Advice for Python users in 2018

When I look how scientists use Python, I often see bad habits and problems:

  • not fully switching to Python >= 3.6,
  • difficulties with using the system Python (so one needs sudo to install Python packages) and/or virtual environments,
  • not using IPython,
  • using only Jupyter and notebooks (see the presentation "I Don't Like Notebooks".
  • using a bad Python editor or good editors badly configured (for example with Vim or Emacs),

Still using Python 2.7 in 2018!

The first issue of Unix users still using Python 2.7 without any good reasons is mainly related to PEP 394 (the system python command points towards python2), which starts to be outdated.

My advice would be to NEVER use Python 2.7 for scientific code today, to stop to write code compatible with Python 2.7 and even, to use f-strings.

If you encounter a "Python 2.7" problem in one old script (for example a print without parenthesis), put as soon as possible a little bit of energy to update the code [1].

[1]Of course, there are some cases where it is more complicated than that...

For simple cases, no virtual environments

The problems with using the system Python or virtual environments can be solved by using pyenv and/or miniconda.
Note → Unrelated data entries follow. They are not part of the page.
==> src/design/oesh_core.sv <==
// Registered datapath of the operand extend and saturate helpers.
// Assumes inputs come from core logic on sys_clk; no pins cross domains.
`timescale 1ns/1ps
`default_nettype none

module oesh_core
  import oesh_pkg::*;
(
  input  wire logic        sys_clk,
  input  wire logic        rst_n,
  input  wire logic        op_valid,
  input  wire oesh_op_t    op_sel,
  input  wire oesh_width_t operand_width_attr,
  input  wire oesh_width_t addr_width_attr,
  input  wire logic [31:0] src_a,
  input  wire logic [31:0] src_b,
  input  wire logic        src_is_byte,
  input  wire logic [4:0]  shift_count,
  output logic [31:0]      result,
  output logic             result_valid,
  input  wire logic [31:0] index_reg,
  input  wire logic        seg_override,
  input  wire logic [2:0]  seg_override_sel,
  output logic [31:0]      ea_offset,
  output logic [2:0]       ea_segment,
  input  wire logic        stack_push,
  input  wire logic        stack_pop,
  input  wire logic [31:0] stack_top_in,
  output logic [2:0]       stack_bytes,
  output logic [31:0]      pop_value,
  input  wire logic        fp_stack_drop,
  output logic [2:0]       fp_top,
  output logic [7:0]       fp_empty_tags,
  input  wire logic [31:0] bit_reg,
  input  wire logic [4:0]  bit_reg_offset,
  input  wire logic [31:0] bit_mem_base,
  input  wire logic [31:0] bit_mem_offset,
  output logic             bit_reg_value,
  output logic [31:0]      bit_mem_addr,
  output logic [2:0]       bit_mem_pos,
  input  wire logic        flags_write,
  input  wire logic [31:0] flags_affect,
  input  wire logic [31:0] flags_value,
  output logic [31:0]      status_flag_word,
  input  wire logic        fp_exc,
  output logic             fp_error_exception,
  output logic [7:0]       fp_error_vector
);

  localparam logic [2:0] DEFAULT_DATA_SEGMENT = 3'h3;
  localparam logic [2:0] BYTES_WORD  = 3'h2;
  localparam logic [2:0] BYTES_DWORD = 3'h4;

  typedef struct packed {
    logic [31:0] result;
    logic        result_valid;
    logic [31:0] ea_offset;
    logic [2:0]  ea_segment;
    logic [2:0]  stack_bytes;
    logic [31:0] pop_value;
    logic [2:0]  fp_top;
    logic [7:0]  fp_empty_tags;
    logic        bit_reg_value;
    logic [31:0] bit_mem_addr;
    logic [2:0]  bit_mem_pos;
    logic [31:0] flags;
    logic        fp_err;
  } oesh_state_t;

  oesh_state_t state;
  oesh_state_t next_state;

  // ---------------------------------------------------------------------------
  // Next-state logic
  // ---------------------------------------------------------------------------
  always_comb
  begin
    logic [31:0] prod;
    logic [31:0] wide;
    logic [31:0] mask;
    logic signed [31:0] s16v;
    logic signed [31:0] s8v;
    next_state = state;
    prod = src_a[15:0] * src_b[15:0];
    mask = (operand_width_attr == OESH_W32) ? 32'hffff_ffff : 32'h0000_ffff;
    s16v = {{16{src_a[15]}}, src_a[15:0]};
    s8v  = {{24{src_a[7]}}, src_a[7:0]};
    wide = 32'h0000_0000;
    next_state.result_valid = op_valid;
    if (op_valid)
    begin
      case (op_sel)
        // A byte source widens; a word source at width 16 passes unchanged.
        OESH_OP_ZEXT:
          wide = src_is_byte ? {24'h00_0000, src_a[7:0]} : {16'h0000, src_a[15:0]};
        OESH_OP_SEXT:
          wide = src_is_byte ? s8v : s16v;
        OESH_OP_S16_S8:
          wide = oesh_clamp_s(s16v, $signed({{24{1'b1}}, S8_MIN}), {24'h0, S8_MAX});
        OESH_OP_S32_S16:
          wide = oesh_clamp_s(src_a, $signed({{16{1'b1}}, S16_MIN}), {16'h0, S16_MAX});
        OESH_OP_S16_U8:
          wide = oesh_clamp_u(s16v, {24'h0, U8_MAX});
        OESH_OP_RES_S8:
          wide = oesh_clamp_s(src_a, $signed({{24{1'b1}}, S8_MIN}), {24'h0, S8_MAX});
        OESH_OP_RES_S16:
          wide = oesh_clamp_s(src_a, $signed({{16{1'b1}}, S16_MIN}), {16'h0, S16_MAX});
        OESH_OP_RES_U8:
          wide = oesh_clamp_u(src_a, {24'h0, U8_MAX});
        OESH_OP_RES_U16:
          wide = oesh_clamp_u(src_a, {16'h0, U16_MAX});
        OESH_OP_MUL_LO:
          wide = {16'h0000, prod[15:0]};
        OESH_OP_MUL_HI:
          wide = {16'h0000, prod[31:16]};
        OESH_OP_SHL:
          wide = src_a << shift_count;
        OESH_OP_SHR:
          wide = (src_a & mask) >> shift_count;
        default:
          wide = 32'h0000_0000;
      endcase
      // Extensions and shifts follow the operand width; clamps keep their own width.
      if (op_sel == OESH_OP_ZEXT || op_sel == OESH_OP_SEXT || op_sel == OESH_OP_SHL)
        wide = wide & mask;
      else if (op_sel == OESH_OP_S16_S8 || op_sel == OESH_OP_RES_S8)
        wide = {24'h00_0000, wide[7:0]};
      else if (op_sel == OESH_OP_S32_S16 || op_sel == OESH_OP_RES_S16)
        wide = {16'h0000, wide[15:0]};
      next_state.result = wide;
    end
    next_state.ea_offset  = (addr_width_attr == OESH_W32) ? index_reg
                          : {16'h0000, index_reg[15:0]};
    next_state.ea_segment = seg_override ? seg_override_sel : DEFAULT_DATA_SEGMENT;
    next_state.stack_bytes = 3'h0;
    if (stack_push || stack_pop)
      next_state.stack_bytes = (operand_width_attr == OESH_W32) ? BYTES_DWORD : BYTES_WORD;
    if (stack_pop)
      next_state.pop_value = stack_top_in & mask;
    if (fp_stack_drop)
    begin
      next_state.fp_empty_tags[state.fp_top] = 1'b1;
      next_state.fp_top = state.fp_top + FP_PTR_STEP;
    end
    next_state.bit_reg_value = bit_reg[bit_reg_offset];
    // Arithmetic shift gives floor division; the low three bits are always non-negative.
    next_state.bit_mem_addr = bit_mem_base + 32'($signed(bit_mem_offset) >>> 3);
    next_state.bit_mem_pos  = bit_mem_offset[2:0];
    if (flags_write)
      next_state.flags = (state.flags & ~flags_affect) | (flags_value & flags_affect);
    next_state.fp_err = fp_exc;
  end

  // ---------------------------------------------------------------------------
  // State register
  // ---------------------------------------------------------------------------
  always_ff @(posedge sys_clk)
  begin
    if (!rst_n)
      state <= '0;
    else
      state <= next_state;
  end

  assign result             = state.result;
  assign result_valid       = state.result_valid;
  assign ea_offset          = state.ea_offset;
  assign ea_segment         = state.ea_segment;
  assign stack_bytes        = state.stack_bytes;
  assign pop_value          = state.pop_value;
  assign fp_top             = state.fp_top;
  assign fp_empty_tags      = state.fp_empty_tags;
  assign bit_reg_value      = state.bit_reg_value;
  assign bit_mem_addr       = state.bit_mem_addr;
  assign bit_mem_pos        = state.bit_mem_pos;
  assign status_flag_word   = state.flags;
  assign fp_error_exception = state.fp_err;
  assign fp_error_vector    = FP_ERR_VECTOR;

  // ---------------------------------------------------------------------------
  // Assertions
  // ---------------------------------------------------------------------------
  property p_s16_s8_hi;
    @(posedge sys_clk) disable iff (!rst_n)
    op_valid && op_sel == OESH_OP_S16_S8 && $signed(src_a[15:0]) > 16'sd127
      |=> result == 32'h0000_007f;
  endproperty
  a_s16_s8_hi: assert property (p_s16_s8_hi) else $error("s16 to s8 high clamp wrong");

  property p_s32_s16_lo;
    @(posedge sys_clk) disable iff (!rst_n)
    op_valid && op_sel == OESH_OP_S32_S16 && $signed(src_a) < -32'sd32768
      |=> result == 32'h0000_8000;
  endproperty
  a_s32_s16_lo: assert property (p_s32_s16_lo) else $error("s32 to s16 low clamp wrong");

  property p_s16_u8_neg;
    @(posedge sys_clk) disable iff (!rst_n)
    op_valid && op_sel == OESH_OP_S16_U8 && src_a[15] |=> result == 32'h0000_0000;
  endproperty
  a_s16_u8_neg: assert property (p_s16_u8_neg) else $error("s16 to u8 negative not zero");

  property p_u16_hi;
    @(posedge sys_clk) disable iff (!rst_n)
    op_valid && op_sel == OESH_OP_RES_U16 && $signed(src_a) > 32'sd65535
      |=> result == 32'h0000_ffff;
  endproperty
  a_u16_hi: assert property (p_u16_hi) else $error("u16 high clamp wrong");

  property p_sext;
    @(posedge sys_clk) disable iff (!rst_n)
    op_valid && op_sel == OESH_OP_SEXT && src_is_byte && operand_width_attr == OESH_W32
      |=> result == {{24{$past(src_a[7])}}, $past(src_a[7:0])};
  endproperty
  a_sext: assert property (p_sext) else $error("sign widening wrong");

  property p_mul_hi;
    @(posedge sys_clk) disable iff (!rst_n)
    op_valid && op_sel == OESH_OP_MUL_HI
      |=> result[15:0] == 16'(({16'h0, $past(src_a[15:0])} * {16'h0, $past(src_b[15:0])}) >> 16);
  endproperty
  a_mul_hi: assert property (p_mul_hi) else $error("high half of product wrong");

  property p_fp_drop;
    @(posedge sys_clk) disable iff (!rst_n)
    fp_stack_drop |=> fp_top == 3'($past(fp_top) + 3'h1) && fp_empty_tags[$past(fp_top)];
  endproperty
  a_fp_drop: assert property (p_fp_drop) else $error("fp stack drop wrong");

  property p_flags_keep;
    @(posedge sys_clk) disable iff (!rst_n)
    !flags_write |=> $stable(status_flag_word);
  endproperty
  a_flags_keep: assert property (p_flags_keep) else $error("unlisted flags changed");

  property p_fp_err;
    @(posedge sys_clk) disable iff (!rst_n)
    fp_exc |=> fp_error_exception && fp_error_vector == 8'h10;
  endproperty
  a_fp_err: assert property (p_fp_err) else $error("fp error not raised on 16");

  property p_seg;
    @(posedge sys_clk) disable iff (!rst_n)
    !seg_override |=> ea_segment == 3'h3;
  endproperty
  a_seg: assert property (p_seg) else $error("default segment not used");

  // The pass-through and opposite-limit cases below catch a clamp that is one-sided.
  property p_s16_s8_lo;
    @(posedge sys_clk) disable iff (!rst_n)
    op_valid && op_sel == OESH_OP_S16_S8 && $signed(src_a[15:0]) < -16'sd128
      |=> result == {24'h00_0000, S8_MIN};
  endproperty
  a_s16_s8_lo: assert property (p_s16_s8_lo) else $error("s16 to s8 low clamp wrong");

  property p_s16_s8_pass;
    @(posedge sys_clk) disable iff (!rst_n)
    op_valid && op_sel == OESH_OP_S16_S8 && $signed(src_a[15:0]) >= -16'sd128
      && $signed(src_a[15:0]) <= 16'sd127
      |=> result == {24'h00_0000, $past(src_a[7:0])};
  endproperty
  a_s16_s8_pass: assert property (p_s16_s8_pass) else $error("s16 to s8 in range altered");

  property p_s32_s16_hi;
    @(posedge sys_clk) disable iff (!rst_n)
    op_valid && op_sel == OESH_OP_S32_S16 && $signed(src_a) > 32'sd32767
      |=> result == {16'h0000, S16_MAX};
  endproperty
  a_s32_s16_hi: assert property (p_s32_s16_hi) else $error("s32 to s16 high clamp wrong");

  property p_s16_u8_hi;
    @(posedge sys_clk) disable iff (!rst_n)
    op_valid && op_sel == OESH_OP_S16_U8 && !src_a[15] && src_a[14:0] > 15'h00ff
      |=> result == {24'h00_0000, U8_MAX};
  endproperty
  a_s16_u8_hi: assert property (p_s16_u8_hi) else $error("s16 to u8 high clamp wrong");

  property p_res_s8_hi;
    @(posedge sys_clk) disable iff (!rst_n)
    op_valid && op_sel == OESH_OP_RES_S8 && $signed(src_a) > 32'sd127
      |=> result == {24'h00_0000, S8_MAX};
  endproperty
  a_res_s8_hi: assert property (p_res_s8_hi) else $error("result s8 high clamp wrong");

  property p_res_s8_lo;
    @(posedge sys_clk) disable iff (!rst_n)
    op_valid && op_sel == OESH_OP_RES_S8 && $signed(src_a) < -32'sd128
      |=> result == {24'h00_0000, S8_MIN};
  endproperty
  a_res_s8_lo: assert property (p_res_s8_lo) else $error("result s8 low clamp wrong");

  property p_res_s16_hi;
    @(posedge sys_clk) disable iff (!rst_n)
    op_valid && op_sel == OESH_OP_RES_S16 && $signed(src_a) > 32'sd32767
      |=> result == {16'h0000, S16_MAX};
  endproperty
  a_res_s16_hi: assert property (p_res_s16_hi) else $error("result s16 high clamp wrong");

  property p_res_s16_lo;
    @(posedge sys_clk) disable iff (!rst_n)
    op_valid && op_sel == OESH_OP_RES_S16 && $signed(src_a) < -32'sd32768
      |=> result == {16'h0000, S16_MIN};
  endproperty
  a_res_s16_lo: assert property (p_res_s16_lo) else $error("result s16 low clamp wrong");

  property p_u8_hi;
    @(posedge sys_clk) disable iff (!rst_n)
    op_valid && op_sel == OESH_OP_RES_U8 && $signed(src_a) > 32'sd255
      |=> result == {24'h00_0000, U8_MAX};
  endproperty
  a_u8_hi: assert property (p_u8_hi) else $error("result u8 high clamp wrong");

  property p_u_neg;
    @(posedge sys_clk) disable iff (!rst_n)
    op_valid && (op_sel == OESH_OP_RES_U8 || op_sel == OESH_OP_RES_U16) && src_a[31]
      |=> result == 32'h0000_0000;
  endproperty
  a_u_neg: assert property (p_u_neg) else $error("unsigned clamp of negative not zero");

  property p_zext;
    @(posedge sys_clk) disable iff (!rst_n)
    op_valid && op_sel == OESH_OP_ZEXT && src_is_byte
      |=> result == {24'h00_0000, $past(src_a[7:0])};
  endproperty
  a_zext: assert property (p_zext) else $error("unsigned widening wrong");

  property p_stack32;
    @(posedge sys_clk) disable iff (!rst_n)
    (stack_push || stack_pop) && operand_width_attr == OESH_W32
      |=> stack_bytes == 3'h4;
  endproperty
  a_stack32: assert property (p_stack32) else $error("doubleword stack move wrong");

  property p_bit_pos;
    @(posedge sys_clk) disable iff (!rst_n)
    rst_n
      |=> bit_mem_pos == $past(bit_mem_offset[2:0]);
  endproperty
  a_bit_pos: assert property (p_bit_pos) else $error("memory bit position wrong");

  c_clamp: cover property (@(posedge sys_clk) op_valid && op_sel == OESH_OP_RES_S8);
  c_drop2: cover property (@(posedge sys_clk) fp_stack_drop ##1 fp_stack_drop);
  c_pop32: cover property (@(posedge sys_clk) stack_pop && operand_width_attr == OESH_W32);
  c_negbit: cover property (@(posedge sys_clk) bit_mem_offset[31]);

endmodule

`default_nettype wire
For simple usage, I would recommend NOT using virtual environments, which are complicated and error-prone. See this tutorial on how to setup Ubuntu 18.04 to use Python like this.

For advanced users, tools like virtualenv, pipenv and conda env are of course very useful.

Use IPython!

When you try code that you've just written, launch your scripts in IPython with the magic command %run.

pip install ipython
ipython
run path/towards/myscript.py

It is then possible to interact with the objects and also to use the magic command %debug if you get an error.

Editors

One must use a good editor to write Python code! Coding in Python with a bad editor is just a nightmare. Don't do that!
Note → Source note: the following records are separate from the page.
### src/rtl/host_bus_port.sv
// host bus port: 8-bit processor access to the framer registers
// How it works
// - style strap high: data strobe plus direction; low: split strobes.
// - a falling address latch captures the shared bus or the address pins.
// - the host selects low to access; strobes while unselected are ignored.
// - strobe mode: selected low strobe, direction high, drives read data.
// - strobe mode: a rising strobe with direction low captures write data.
// - split mode: selected low read strobe drives read data, never writes.
// - split mode: a rising write strobe captures write data, never reads.
// - multiplex strap high carries address and data over the shared bus.
// - multiplex strap low takes the address from the address pins.
// - the shared bus is eight bits both ways, bit 7 most significant.
// - the open-drain interrupt pulls low while any unmasked flag is set.
// - a low reset pin resets the framer asynchronously while it stays low.
`timescale 1ns/1ps
`include "host_bus_port_params.svh"
module host_bus_port
    import host_bus_pkg::*;
(
    input  wire logic                    sys_clk,
    input  wire logic                    rstn,
    input  wire logic                    cs_n,
    input  wire logic                    read_or_data_strobe_n,
    input  wire logic                    write_strobe_or_dir,
    input  wire logic                    addr_latch,
    input  wire logic                    bus_style_select,
    input  wire logic                    bus_multiplex_select,
    input  wire host_bus_pkg::bus_byte_t ad_in,
    output      host_bus_pkg::bus_byte_t ad_out,
    output logic                         ad_oe,
    input  wire host_bus_pkg::bus_byte_t addr_in,
    output logic                         irq_n_out,
    output logic                         irq_n_oe,
    input  wire host_bus_pkg::bus_byte_t irq_flags,
    input  wire host_bus_pkg::bus_byte_t irq_mask,
    input  wire logic                    reset_pin_n,
    output logic                         framer_rst_n,
    output      host_bus_pkg::bus_byte_t reg_addr,
    output      host_bus_pkg::bus_byte_t reg_wdata,
    output logic                         reg_wr,
    output logic                         reg_rd,
    input  wire host_bus_pkg::bus_byte_t reg_rdata
);
    import host_bus_pkg::*;

    pin_samples_if smp ();

    ctl_vec_t   ctl_pin;
    acc_state_t state;
    acc_state_t next_state;
    logic       rst_sync1;
    logic       rst_act;

    // pin samples, current and previous
    logic       sel_now;
    logic       sel_prev;
    logic       rds_now;
    logic       rds_prev;
    logic       wrd_now;
    logic       wrd_prev;
    logic       ale_now;
    logic       ale_prev;
    logic       style_ds;
    logic       mux_shared;

    // decoded events
    logic       rd_req;
    logic       ds_rise;
    logic       wr_rise;
    logic       wr_edge;
    logic       ale_fall;
    bus_byte_t  addr_src;
    bus_byte_t  masked;
    logic       pending;

    assign ctl_pin = {bus_multiplex_select, bus_style_select,
                      addr_latch, write_strobe_or_dir,
                      read_or_data_strobe_n, cs_n};

    pin_sampler u_sampler (
        .sys_clk  (sys_clk),
        .rstn     (rstn),
        .ctl_pin  (ctl_pin),
        .ad_pin   (ad_in),
        .addr_pin (addr_in),
        .smp      (smp.src)
    );

    // reset pin: asserts at once, releases on the clock
    always_ff @(posedge sys_clk or negedge reset_pin_n) begin
        if (!reset_pin_n) begin
            rst_sync1    <= 1'b0;
            framer_rst_n <= 1'b0;
        end else begin
            rst_sync1    <= 1'b1;
            framer_rst_n <= rst_sync1;
        end
    end

    assign rst_act = !rstn || !framer_rst_n;

    assign sel_now    = !smp.ctl[`PIN_CS];
    assign sel_prev   = !smp.ctl_q[`PIN_CS];
    assign rds_now    = smp.ctl[`PIN_RDS];
    assign rds_prev   = smp.ctl_q[`PIN_RDS];
    assign wrd_now    = smp.ctl[`PIN_WRD];
    assign wrd_prev   = smp.ctl_q[`PIN_WRD];
    assign ale_now    = smp.ctl[`PIN_ALE];
    assign ale_prev   = smp.ctl_q[`PIN_ALE];
    assign style_ds   = smp.ctl[`PIN_STYLE] == `STYLE_DSTROBE;
    assign mux_shared = smp.ctl[`PIN_MUX] == `MUX_SHARED;

    // read request: strobe low, direction high in strobe mode
    assign rd_req = sel_now && !rds_now &&
                    (style_ds ? wrd_now : 1'b1);

    // write edges, judged on the levels just before the edge
    assign ds_rise = !rds_prev && rds_now && !wrd_prev;
    assign wr_rise = !wrd_prev && wrd_now;
    assign wr_edge = sel_prev &&
                     (style_ds ? ds_rise : wr_rise);

    // address source depends on the multiplex strap
    assign ale_fall = ale_prev && !ale_now;
    assign addr_src = mux_shared ? smp.ad_q
                                 : smp.addr_q;

    // interrupt: any unmasked flag
    assign masked  = irq_flags & irq_mask;
    assign pending = |masked;

    // read sequencing
    always_comb begin
        next_state = state;
        unique case (state)
            ACC_IDLE: begin
                if (rd_req) begin
                    next_state = ACC_WAIT;
                end
            end
            ACC_WAIT: begin
                next_state = rd_req ? ACC_DRIVE : ACC_IDLE;
            end
            ACC_DRIVE: begin
                if (!rd_req) begin
                    next_state = ACC_IDLE;
                end
            end
        endcase
    end

    always_ff @(posedge sys_clk) begin
        if (rst_act) begin
            state <= ACC_IDLE;
        end else begin
            state <= next_state;
        end
    end

    // one read strobe per host read
    always_ff @(posedge sys_clk) begin
        if (rst_act) begin
            reg_rd <= 1'b0;
        end else begin
            reg_rd <= state == ACC_IDLE && rd_req;
        end
    end

    // read data held from the answer cycle
    always_ff @(posedge sys_clk) begin
        if (rst_act) begin
            ad_out <= `BYTE_IDLE;
        end else if (state == ACC_WAIT) begin
            ad_out <= reg_rdata;
        end
    end

    // bus driven only while the read stays requested
    always_ff @(posedge sys_clk) begin
        if (rst_act) begin
            ad_oe <= 1'b0;
        end else begin
            ad_oe <= state != ACC_IDLE && rd_req;
        end
    end

    // write capture
    always_ff @(posedge sys_clk) begin
        if (rst_act) begin
            reg_wr    <= 1'b0;
            reg_wdata <= `BYTE_IDLE;
        end else begin
            reg_wr <= wr_edge;
            if (wr_edge) begin
                reg_wdata <= smp.ad_q;
            end
        end
    end

    // address latch
    always_ff @(posedge sys_clk) begin
        if (rst_act) begin
            reg_addr <= `BYTE_IDLE;
        end else if (ale_fall) begin
            reg_addr <= addr_src;
        end
    end

    // open-drain interrupt
    always_ff @(posedge sys_clk) begin
        if (rst_act) begin
            irq_n_out <= 1'b0;
            irq_n_oe  <= 1'b0;
        end else begin
            irq_n_out <= 1'b0;
            irq_n_oe  <= pending;
        end
    end
endmodule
There are many editors which somehow support Python coding and I'm going to recommend just few editors/IDEs.

Visual Studio Code

I used to use Emacs (with this configuration) and few weeks ago, I started to use more and more Visual Studio Code with its Python extension (with this configuration).

For developping a Python package, it is indeed very good and it really improves my productivity and even the quality of the code, see for example this blog post by Kenneth Reitz

On Unix, one may want to avoid using a binary build by Microsoft so we can use vscodium.

Let's say that there are of course things that could be improved in VSCode, as for example the behavior of the tab key.

Simple IDEs for scientists

For scientists and for simpler programming (only scripts), other tools, as Spyder, Pyzo or Eric should be more adapted.

Jupyter-lab

For interactive data processing (and not for everything), JupyterLab starts to be a great tool.